From a more general perspective, heat training is all about maintaining your level of performance as your core temperature rises (excluding external factors). An interesting fact is that even under normal conditions during a race, your core temperature will rise to high fever levels. In many cases, the core temperature of elite athletes will rise above 39o C during a race. As the core temperature rises above a critical threshold, performance starts to decrease. Critical thresholds that are individual to each athlete. It is easy to imagine that heat training can be beneficial under any circumstance.
To us, the most revealing work we have done with heat acclimatization was during preparations for the Tokyo 2021 Olympics. It was expected to be the hottest Olympics in history. Even more extreme than Beijing in 2008. Both the air and water temperatures were expected to rise above 30 o C and the relative humidity above 70%. To prepare, we had to figure out how our athletes would respond under those conditions. Which parameters would be critical, and how should we accurately measure them?

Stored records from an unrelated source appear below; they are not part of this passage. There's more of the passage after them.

`src/rtl/riscv_pkg.sv`:
```
// ============================================================================
// Module : riscv_pkg
// Brief  : Shared constants, field positions and fetch FSM encoding for the
//          5-stage RISC-V core front end.
// Rev    : 1.0  initial release
// ============================================================================
`default_nettype none

package riscv_pkg;

  localparam int INSTR_W = 32;

  // addi x0,x0,0 : architectural no-op used as the pipeline bubble
  localparam logic [INSTR_W-1:0] NOP_INSTR = 32'h0000_0013;

  // Source-register field positions in the base RV32 encoding
  localparam int RS1_MSB = 19;
  localparam int RS1_LSB = 15;
  localparam int RS2_MSB = 24;
  localparam int RS2_LSB = 20;

  typedef enum logic [0:0] {
    S_BOOT = 1'b0,
    S_RUN  = 1'b1
  } fetch_state_t;

  function automatic logic [4:0] rs1_of(input logic [INSTR_W-1:0] instr);
    return instr[RS1_MSB:RS1_LSB];
  endfunction

  function automatic logic [4:0] rs2_of(input logic [INSTR_W-1:0] instr);
    return instr[RS2_MSB:RS2_LSB];
  endfunction

endpackage

`default_nettype wire

```
`src/rtl/pc_reg.sv`:
```
// ============================================================================
// Module : pc_reg
// Brief  : Program counter register with reset, load (redirect), hold and
//          +4 increment. Priority: reset > load > increment > hold.
// Rev    : 1.0  initial release
// ============================================================================
`default_nettype none

module pc_reg #(
  parameter int              PC_W     = 32,
  parameter logic [PC_W-1:0] RESET_PC = '0
) (
  input  logic            clk,
  input  logic            reset,
  input  logic            i_load,
  input  logic [PC_W-1:0] i_load_val,
  input  logic            i_inc,
  output logic [PC_W-1:0] o_pc
);

  logic [PC_W-1:0] r_pc;

  // PC update; the +4 wraps naturally at 2^PC_W
  always_ff @(posedge clk) begin
    if (reset) begin
      r_pc <= RESET_PC;
    end else if (i_load) begin
      r_pc <= i_load_val;
    end else if (i_inc) begin
      r_pc <= r_pc + PC_W'(4);
    end
  end

  assign o_pc = r_pc;

endmodule

`default_nettype wire

```
`src/rtl/fetch_stage.sv`:
```
// ============================================================================
// Module : fetch_stage
// Brief  : IF stage plus IF/ID pipeline register. Holds the PC, drives the
//          instruction-memory address, captures the fetched word into IF/ID,
//          honours load-use stall and flushes on a taken branch.
//          Optional macro FETCH_PERF_CNT_EN adds stall/flush cycle counters.
// Rev    : 1.0  initial release
// ============================================================================
`default_nettype none

module fetch_stage #(
  parameter int                            PC_W      = 32,
  parameter logic [PC_W-1:0]               RESET_PC  = '0,
  parameter logic [riscv_pkg::INSTR_W-1:0] NOP_INSTR = riscv_pkg::NOP_INSTR
) (
  input  logic                          clk,
  input  logic                          reset,
  input  logic                          stall,
  input  logic                          branch_taken,
  input  logic [PC_W-1:0]               branch_target,
  output logic [PC_W-1:0]               imem_addr,
  input  logic [riscv_pkg::INSTR_W-1:0] imem_rdata,
  output logic [PC_W-1:0]               IF_ID_pc,
  output logic [riscv_pkg::INSTR_W-1:0] IF_ID_instr,
  output logic                          IF_ID_valid,
  output logic [4:0]                    IF_ID_RS1,
  output logic [4:0]                    IF_ID_RS2,
  output logic                          target_misalign
`ifdef FETCH_PERF_CNT_EN
  ,
  output logic [31:0]                   stall_cycles,
  output logic [31:0]                   flush_cycles
`endif
);

  import riscv_pkg::*;

  fetch_state_t r_state;
  fetch_state_t w_state_nxt;

  logic                w_pc_load;
  logic                w_pc_inc;
  logic                w_ifid_flush;
  logic                w_ifid_load;
  logic                w_misalign_nxt;
  logic [PC_W-1:0]     w_pc;
  logic [PC_W-1:0]     w_target_aligned;

  logic [PC_W-1:0]     r_ifid_pc;
  logic [INSTR_W-1:0]  r_ifid_instr;
  logic                r_ifid_valid;
  logic                r_misalign;

  // Redirects always land on a word boundary; low bits only feed the flag
  assign w_target_aligned = {branch_target[PC_W-1:2], 2'b00};

  pc_reg #(
    .PC_W     (PC_W),
    .RESET_PC (RESET_PC)
  ) u_pc_reg (
    .clk        (clk),
    .reset      (reset),
    .i_load     (w_pc_load),
    .i_load_val (w_target_aligned),
    .i_inc      (w_pc_inc),
    .o_pc       (w_pc)
  );

  // FSM state register
  always_ff @(posedge clk) begin
    if (reset) begin
      r_state <= S_BOOT;
    end else begin
      r_state <= w_state_nxt;
    end
  end

  // Next state and per-cycle control; branch beats stall because the EX
  // instruction is older than the load-use pair being stalled
  always_comb begin
    w_state_nxt    = r_state;
    w_pc_load      = 1'b0;
    w_pc_inc       = 1'b0;
    w_ifid_flush   = 1'b0;
    w_ifid_load    = 1'b0;
    w_misalign_nxt = 1'b0;
    case (r_state)
      S_BOOT: begin
        // one settling cycle for imem: PC and IF/ID hold
        w_state_nxt = S_RUN;
      end
      S_RUN: begin
        if (branch_taken) begin
          w_pc_load      = 1'b1;
          w_ifid_flush   = 1'b1;
          w_misalign_nxt = |branch_target[1:0];
        end else if (!stall) begin
          w_pc_inc    = 1'b1;
          w_ifid_load = 1'b1;
        end
      end
      default: begin
        w_state_nxt = S_BOOT;
      end
    endcase
  end

  // IF/ID pipeline register and the registered misalignment pulse
  always_ff @(posedge clk) begin
    if (reset) begin
      r_ifid_pc    <= '0;
      r_ifid_instr <= NOP_INSTR;
      r_ifid_valid <= 1'b0;
      r_misalign   <= 1'b0;
    end else begin
      r_misalign <= w_misalign_nxt;
      if (w_ifid_flush) begin
        r_ifid_instr <= NOP_INSTR;
        r_ifid_valid <= 1'b0;
      end else if (w_ifid_load) begin
        r_ifid_pc    <= w_pc;
        r_ifid_instr <= imem_rdata;
        r_ifid_valid <= 1'b1;
      end
    end
  end

  assign imem_addr       = w_pc;
  assign IF_ID_pc        = r_ifid_pc;
  assign IF_ID_instr     = r_ifid_instr;
  assign IF_ID_valid     = r_ifid_valid;
  assign target_misalign = r_misalign;

  // Bubbles must never look like a real source register to the hazard unit
  assign IF_ID_RS1 = r_ifid_valid ? rs1_of(r_ifid_instr) : 5'd0;
  assign IF_ID_RS2 = r_ifid_valid ? rs2_of(r_ifid_instr) : 5'd0;

`ifdef FETCH_PERF_CNT_EN
  logic [31:0] r_stall_cnt;
  logic [31:0] r_flush_cnt;

  // Saturating stall/flush cycle counters, active only while running
  always_ff @(posedge clk) begin
    if (reset) begin
      r_stall_cnt <= '0;
      r_flush_cnt <= '0;
    end else if (r_state == S_RUN) begin
      if (stall && !branch_taken && (r_stall_cnt != 32'hFFFF_FFFF)) begin
        r_stall_cnt <= r_stall_cnt + 32'd1;
      end
      if (branch_taken && (r_flush_cnt != 32'hFFFF_FFFF)) begin
        r_flush_cnt <= r_flush_cnt + 32'd1;
      end
    end
  end

  assign stall_cycles = r_stall_cnt;
  assign flush_cycles = r_flush_cnt;
`endif

endmodule

`default_nettype wire

```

This is where we started collaborating with the CORE team. What intrigued us was how the CORE sensor take measurements. The CORE sensor is not your typical skin thermometer, instead it is equipped with a thermal energy transfer sensor. It measures the energy transfer from and to your body, that is Watts per square meters [W/m2]. An algorithm that calculates heat transfer through your body is then used to estimate your core temperature.

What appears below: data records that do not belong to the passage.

--- src/rtl/prga_core_if.sv ---
`default_nettype none
// ============================================================================
//  Module      : prga_core_if
//  Description : Controller handshake plus the S / CT / PT memory ports of the
//                ARC4 PRGA stage.
//                master = PRGA core side, slave = controller/memory side.
//  Revision    : 1.0  initial release
// ============================================================================
interface prga_core_if;
    // Controller handshake
    logic        en;
    logic        rdy;
    logic [23:0] key;

    // S memory (read/write)
    logic [7:0]  s_addr;
    logic [7:0]  s_rddata;
    logic [7:0]  s_wrdata;
    logic        s_wren;

    // Ciphertext memory (read only)
    logic [7:0]  ct_addr;
    logic [7:0]  ct_rddata;

    // Plaintext memory (write only from this stage)
    logic [7:0]  pt_addr;
    logic [7:0]  pt_rddata;
    logic [7:0]  pt_wrdata;
    logic        pt_wren;

    modport master (
        input  en,
        input  key,
        input  s_rddata,
        input  ct_rddata,
        input  pt_rddata,
        output rdy,
        output s_addr,
        output s_wrdata,
        output s_wren,
        output ct_addr,
        output pt_addr,
        output pt_wrdata,
        output pt_wren
    );

    modport slave (
        output en,
        output key,
        output s_rddata,
        output ct_rddata,
        output pt_rddata,
        input  rdy,
        input  s_addr,
        input  s_wrdata,
        input  s_wren,
        input  ct_addr,
        input  pt_addr,
        input  pt_wrdata,
        input  pt_wren
    );
endinterface
`default_nettype wire

--- src/rtl/prga_core.sv ---
`default_nettype none
// ============================================================================
//  Module      : prga_core
//  Description : ARC4 pseudo-random generation stage. Reads a length-prefixed
//                ciphertext from CT, runs the ARC4 keystream over the already
//                keyed S memory, and writes length-prefixed plaintext to PT.
//                All three memories are single-port with one-cycle read
//                latency; every memory-side output is registered.
//  Revision    : 1.0  initial release
// ============================================================================
module prga_core (
    input  logic        clk,
    input  logic        rst_n,    // synchronous, active-high despite the name
    prga_core_if.master bus
);

    typedef enum logic [4:0] {
        ST_IDLE   = 5'd0,
        ST_RD_LEN = 5'd1,
        ST_WT_LEN = 5'd2,
        ST_WR_LEN = 5'd3,
        ST_INC_I  = 5'd4,
        ST_RD_SI  = 5'd5,
        ST_WT_SI  = 5'd6,
        ST_CALC_J = 5'd7,
        ST_RD_SJ  = 5'd8,
        ST_WT_SJ  = 5'd9,
        ST_WR_SI  = 5'd10,
        ST_WR_SJ  = 5'd11,
        ST_RD_PAD = 5'd12,
        ST_WT_PAD = 5'd13,
        ST_RD_CT  = 5'd14,
        ST_WT_CT  = 5'd15,
        ST_WR_PT  = 5'd16
    } state_t;

    state_t     state_q;

    // Algorithm registers
    logic [7:0] i_q;
    logic [7:0] j_q;
    logic [7:0] k_q;
    logic [7:0] length_q;
    logic [7:0] si_q;
    logic [7:0] sj_q;
    logic [7:0] pad_q;

    // Registered memory-side outputs
    logic       rdy_q;
    logic [7:0] s_addr_q;
    logic [7:0] s_wrdata_q;
    logic       s_wren_q;
    logic [7:0] ct_addr_q;
    logic [7:0] pt_addr_q;
    logic [7:0] pt_wrdata_q;
    logic       pt_wren_q;

    // Next-value arithmetic; 8-bit width gives the mod-256 wrap for free
    logic [7:0] i_d;
    logic [7:0] j_d;
    logic [7:0] pad_idx_d;
    logic [7:0] k_d;

    assign i_d       = i_q + 8'd1;
    assign j_d       = j_q + si_q;
    assign pad_idx_d = si_q + sj_q;
    assign k_d       = k_q + 8'd1;

    // S is keyed upstream and PT is never read back by this stage
    logic w_unused;
    assign w_unused = ^{bus.key, bus.pt_rddata};

    assign bus.rdy       = rdy_q;
    assign bus.s_addr    = s_addr_q;
    assign bus.s_wrdata  = s_wrdata_q;
    assign bus.s_wren    = s_wren_q;
    assign bus.ct_addr   = ct_addr_q;
    assign bus.pt_addr   = pt_addr_q;
    assign bus.pt_wrdata = pt_wrdata_q;
    assign bus.pt_wren   = pt_wren_q;

    // Sequencer: one memory access per state; outputs for the next state are
    // set up on the edge that enters it, so read data arrives in the WT_* state
    always_ff @(posedge clk) begin
        if (rst_n) begin
            state_q     <= ST_IDLE;
            i_q         <= 8'd0;
            j_q         <= 8'd0;
            k_q         <= 8'd0;
            length_q    <= 8'd0;
            si_q        <= 8'd0;
            sj_q        <= 8'd0;
            pad_q       <= 8'd0;
            rdy_q       <= 1'b1;
            s_addr_q    <= 8'd0;
            s_wrdata_q  <= 8'd0;
            s_wren_q    <= 1'b0;
            ct_addr_q   <= 8'd0;
            pt_addr_q   <= 8'd0;
            pt_wrdata_q <= 8'd0;
            pt_wren_q   <= 1'b0;
        end else begin
            case (state_q)
                ST_IDLE: begin
                    if (bus.en && rdy_q) begin
                        rdy_q     <= 1'b0;
                        i_q       <= 8'd0;
                        j_q       <= 8'd0;
                        k_q       <= 8'd0;
                        ct_addr_q <= 8'd0;
                        state_q   <= ST_RD_LEN;
                    end
                end

                ST_RD_LEN: begin
                    state_q <= ST_WT_LEN;
                end

                // CT[0] is on the read port: latch it and echo it to PT[0]
                ST_WT_LEN: begin
                    length_q    <= bus.ct_rddata;
                    pt_addr_q   <= 8'd0;
                    pt_wrdata_q <= bus.ct_rddata;
                    pt_wren_q   <= 1'b1;
                    state_q     <= ST_WR_LEN;
                end

                ST_WR_LEN: begin
                    pt_wren_q <= 1'b0;
                    if (length_q == 8'd0) begin
                        rdy_q   <= 1'b1;
                        state_q <= ST_IDLE;
                    end else begin
                        k_q     <= 8'd1;
                        state_q <= ST_INC_I;
                    end
                end

                ST_INC_I: begin
                    i_q      <= i_d;
                    s_addr_q <= i_d;
                    state_q  <= ST_RD_SI;
                end

                ST_RD_SI: begin
                    state_q <= ST_WT_SI;
                end

                ST_WT_SI: begin
                    si_q    <= bus.s_rddata;
                    state_q <= ST_CALC_J;
                end

                ST_CALC_J: begin
                    j_q      <= j_d;
                    s_addr_q <= j_d;
                    state_q  <= ST_RD_SJ;
                end

                ST_RD_SJ: begin
                    state_q <= ST_WT_SJ;
                end

                // S[j] arrives: start the swap by writing it into S[i]
                ST_WT_SJ: begin
                    sj_q       <= bus.s_rddata;
                    s_addr_q   <= i_q;
                    s_wrdata_q <= bus.s_rddata;
                    s_wren_q   <= 1'b1;
                    state_q    <= ST_WR_SI;
                end

                // Second half of the swap; when i==j both writes hit one cell
                // with the same value, leaving S unchanged there
                ST_WR_SI: begin
                    s_addr_q   <= j_q;
                    s_wrdata_q <= si_q;
                    state_q    <= ST_WR_SJ;
                end

                ST_WR_SJ: begin
                    s_wren_q <= 1'b0;
                    s_addr_q <= pad_idx_d;
                    state_q  <= ST_RD_PAD;
                end

                ST_RD_PAD: begin
                    state_q <= ST_WT_PAD;
                end

                ST_WT_PAD: begin
                    pad_q     <= bus.s_rddata;
                    ct_addr_q <= k_q;
                    state_q   <= ST_RD_CT;
                end

                ST_RD_CT: begin
                    state_q <= ST_WT_CT;
                end

                ST_WT_CT: begin
                    pt_addr_q   <= k_q;
                    pt_wrdata_q <= pad_q ^ bus.ct_rddata;
                    pt_wren_q   <= 1'b1;
                    state_q     <= ST_WR_PT;
                end

                // Exit test happens before the increment so length=255 never
                // needs k to reach 256
                ST_WR_PT: begin
                    pt_wren_q <= 1'b0;
                    if (k_q == length_q) begin
                        rdy_q   <= 1'b1;
                        state_q <= ST_IDLE;
                    end else begin
                        k_q     <= k_d;
                        state_q <= ST_INC_I;
                    end
                end

                default: begin
                    s_wren_q  <= 1'b0;
                    pt_wren_q <= 1'b0;
                    rdy_q     <= 1'b1;
                    state_q   <= ST_IDLE;
                end
            endcase
        end
    end

endmodule
`default_nettype wire

--- src/flat_wrapper.sv ---
// flat-port wrapper written by rule: the top's interface ports become plain ports
module prga_core_flat 
  (clk, rst_n, bus_en, bus_key, bus_s_rddata, bus_ct_rddata, bus_pt_rddata, bus_rdy, bus_s_addr, bus_s_wrdata, bus_s_wren, bus_ct_addr, bus_pt_addr, bus_pt_wrdata, bus_pt_wren);
  prga_core_if bus_i ();
  input  logic clk;
  input  logic rst_n;
  input wire logic [$bits(bus_i.en)-1:0] bus_en;
  input wire logic [$bits(bus_i.key)-1:0] bus_key;
  input wire logic [$bits(bus_i.s_rddata)-1:0] bus_s_rddata;
  input wire logic [$bits(bus_i.ct_rddata)-1:0] bus_ct_rddata;
  input wire logic [$bits(bus_i.pt_rddata)-1:0] bus_pt_rddata;
  output wire logic [$bits(bus_i.rdy)-1:0] bus_rdy;
  output wire logic [$bits(bus_i.s_addr)-1:0] bus_s_addr;
  output wire logic [$bits(bus_i.s_wrdata)-1:0] bus_s_wrdata;
  output wire logic [$bits(bus_i.s_wren)-1:0] bus_s_wren;
  output wire logic [$bits(bus_i.ct_addr)-1:0] bus_ct_addr;
  output wire logic [$bits(bus_i.pt_addr)-1:0] bus_pt_addr;
  output wire logic [$bits(bus_i.pt_wrdata)-1:0] bus_pt_wrdata;
  output wire logic [$bits(bus_i.pt_wren)-1:0] bus_pt_wren;
  assign bus_i.en = bus_en;
  assign bus_i.key = bus_key;
  assign bus_i.s_rddata = bus_s_rddata;
  assign bus_i.ct_rddata = bus_ct_rddata;
  assign bus_i.pt_rddata = bus_pt_rddata;
  assign bus_rdy = bus_i.rdy;
  assign bus_s_addr = bus_i.s_addr;
  assign bus_s_wrdata = bus_i.s_wrdata;
  assign bus_s_wren = bus_i.s_wren;
  assign bus_ct_addr = bus_i.ct_addr;
  assign bus_pt_addr = bus_i.pt_addr;
  assign bus_pt_wrdata = bus_i.pt_wrdata;
  assign bus_pt_wren = bus_i.pt_wren;
  prga_core u_core (.clk(clk), .rst_n(rst_n), .bus(bus_i));
endmodule
### src/rtl/wb_bus_arbiter.sv
// Round-robin arbiter sharing one Wishbone Classic master port among N masters.
// The owner keeps the bus for its whole CYC. A watchdog aborts strobes that are
// never acknowledged and returns ERR to the owner.
module wb_bus_arbiter #(
    parameter int N       = 4,
    parameter int AW      = 2,
    parameter int DW      = 8,
    parameter int TIMEOUT = 15
) (
    input  logic            clk,
    input  logic            rst_n,
    input  logic [N-1:0]    m_cyc,
    input  logic [N-1:0]    m_stb,
    input  logic [N-1:0]    m_we,
    input  logic [N*AW-1:0] m_addr,
    input  logic [N*DW-1:0] m_data_m,
    output logic [DW-1:0]   m_data_s,
    output logic [N-1:0]    m_ack,
    output logic [N-1:0]    m_err,
    output logic            s_cyc,
    output logic            s_stb,
    output logic            s_we,
    output logic [AW-1:0]   s_addr,
    output logic [DW-1:0]   s_data_m,
    input  logic [DW-1:0]   s_data_s,
    input  logic            s_ack,
    output logic [N-1:0]    gnt
);

    localparam int PW = (N > 1) ? $clog2(N) : 1;
    localparam int SW = PW + 1;
    localparam int WW = (TIMEOUT > 0) ? $clog2(TIMEOUT + 1) : 1;

    typedef enum logic [1:0] {IDLE, BUSY, ABORT} state_t;

    state_t        state, state_nxt;
    // ptr is both the round-robin pointer and the current owner: a grant
    // moves the pointer onto the winner, so no separate owner register exists.
    logic [PW-1:0] ptr, ptr_nxt;
    logic [WW-1:0] wdog, wdog_nxt;
    logic [PW-1:0] win;
    logic          win_vld;
    logic [SW-1:0] sum;
    logic [PW-1:0] idx;

    logic [AW-1:0] addr_a [N];
    logic [DW-1:0] wd_a   [N];

    for (genvar i = 0; i < N; i++) begin : g_unpack
        assign addr_a[i] = m_addr[i*AW +: AW];
        assign wd_a[i]   = m_data_m[i*DW +: DW];
    end

    assign m_data_s = s_data_s;

    // Round-robin search: first requester above the pointer, wrapping mod N.
    // Iterating downward lets the nearest candidate overwrite farther ones.
    always_comb begin
        win     = '0;
        win_vld = 1'b0;
        sum     = '0;
        idx     = '0;
        for (int i = N; i >= 1; i--) begin
            sum = {1'b0, ptr} + SW'(i);
            if (sum >= SW'(N)) sum = sum - SW'(N);
            idx = sum[PW-1:0];
            if (m_cyc[idx]) begin
                win     = idx;
                win_vld = 1'b1;
            end
        end
    end

    // Next state plus the shared-port mux, ack/err steering and watchdog.
    always_comb begin
        state_nxt = state;
        ptr_nxt   = ptr;
        wdog_nxt  = '0;
        gnt       = '0;
        s_cyc     = 1'b0;
        s_stb     = 1'b0;
        s_we      = 1'b0;
        s_addr    = '0;
        s_data_m  = '0;
        m_ack     = '0;
        m_err     = '0;
        case (state)
            IDLE: begin
                if (win_vld) begin
                    ptr_nxt   = win;
                    state_nxt = BUSY;
                end
            end
            BUSY: begin
                gnt[ptr]   = 1'b1;
                s_cyc      = m_cyc[ptr];
                s_stb      = m_stb[ptr];
                s_we       = m_we[ptr];
                s_addr     = addr_a[ptr];
                s_data_m   = wd_a[ptr];
                m_ack[ptr] = s_ack;
                if (m_stb[ptr] && !s_ack)
                    wdog_nxt = (wdog == WW'(TIMEOUT)) ? wdog : wdog + 1'b1;
                // Firing on the last wait cycle itself; an ack in that same
                // cycle takes precedence because s_ack gates the condition.
                if ((TIMEOUT != 0) && m_stb[ptr] && !s_ack &&
                    (wdog == WW'(TIMEOUT - 1))) begin
                    s_cyc      = 1'b0;
                    s_stb      = 1'b0;
                    m_err[ptr] = 1'b1;
                    state_nxt  = ABORT;
                end else if (!m_cyc[ptr]) begin
                    state_nxt = IDLE;
                end
            end
            ABORT: begin
                gnt[ptr] = 1'b1;
                if (!m_cyc[ptr]) state_nxt = IDLE;
            end
            default: state_nxt = IDLE;
        endcase
    end

    // State, pointer and watchdog registers with synchronous reset.
    always_ff @(posedge clk) begin
        if (!rst_n) begin
            state <= IDLE;
            ptr   <= PW'(N - 1);
            wdog  <= '0;
        end else begin
            state <= state_nxt;
            ptr   <= ptr_nxt;
            wdog  <= wdog_nxt;
        end
    end

endmodule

Here is an analogy to clarify how it works: Let’s say you want to measure the indoor temperature of your home with a sensor placed outside your window. The sensor measures how much energy that penetrates your window in either direction. To know the indoor temperature all you need to know is how well your window insulates. In this example it would of course be easier to place a thermometer indoors and get the measurements directly. However, that is not very convenient when measuring the core temperature of an athlete.
To begin with, we gathered a lot of data. We used the CORE sensor attached to various spots on the body and correlated the measurements with ingestible temperature pills. This correlation with millions of datapoints, is the most practical way to accurately determine the insulation coefficient of the athlete’s body. In turn, these datapoints was implemented in the CORE sensor algorithm to help make the core temperature estimates even more accurate and reliable.
In the long run, using non-invasive re-usable sensors like the CORE sensor is much more convenient and cost effective.
The CORE sensor has become a permanent source of data for our team. Not only during heat training block. Together with VO2 measurement, power and GPS we can continuously correlate core temperature increase with intensity and speed.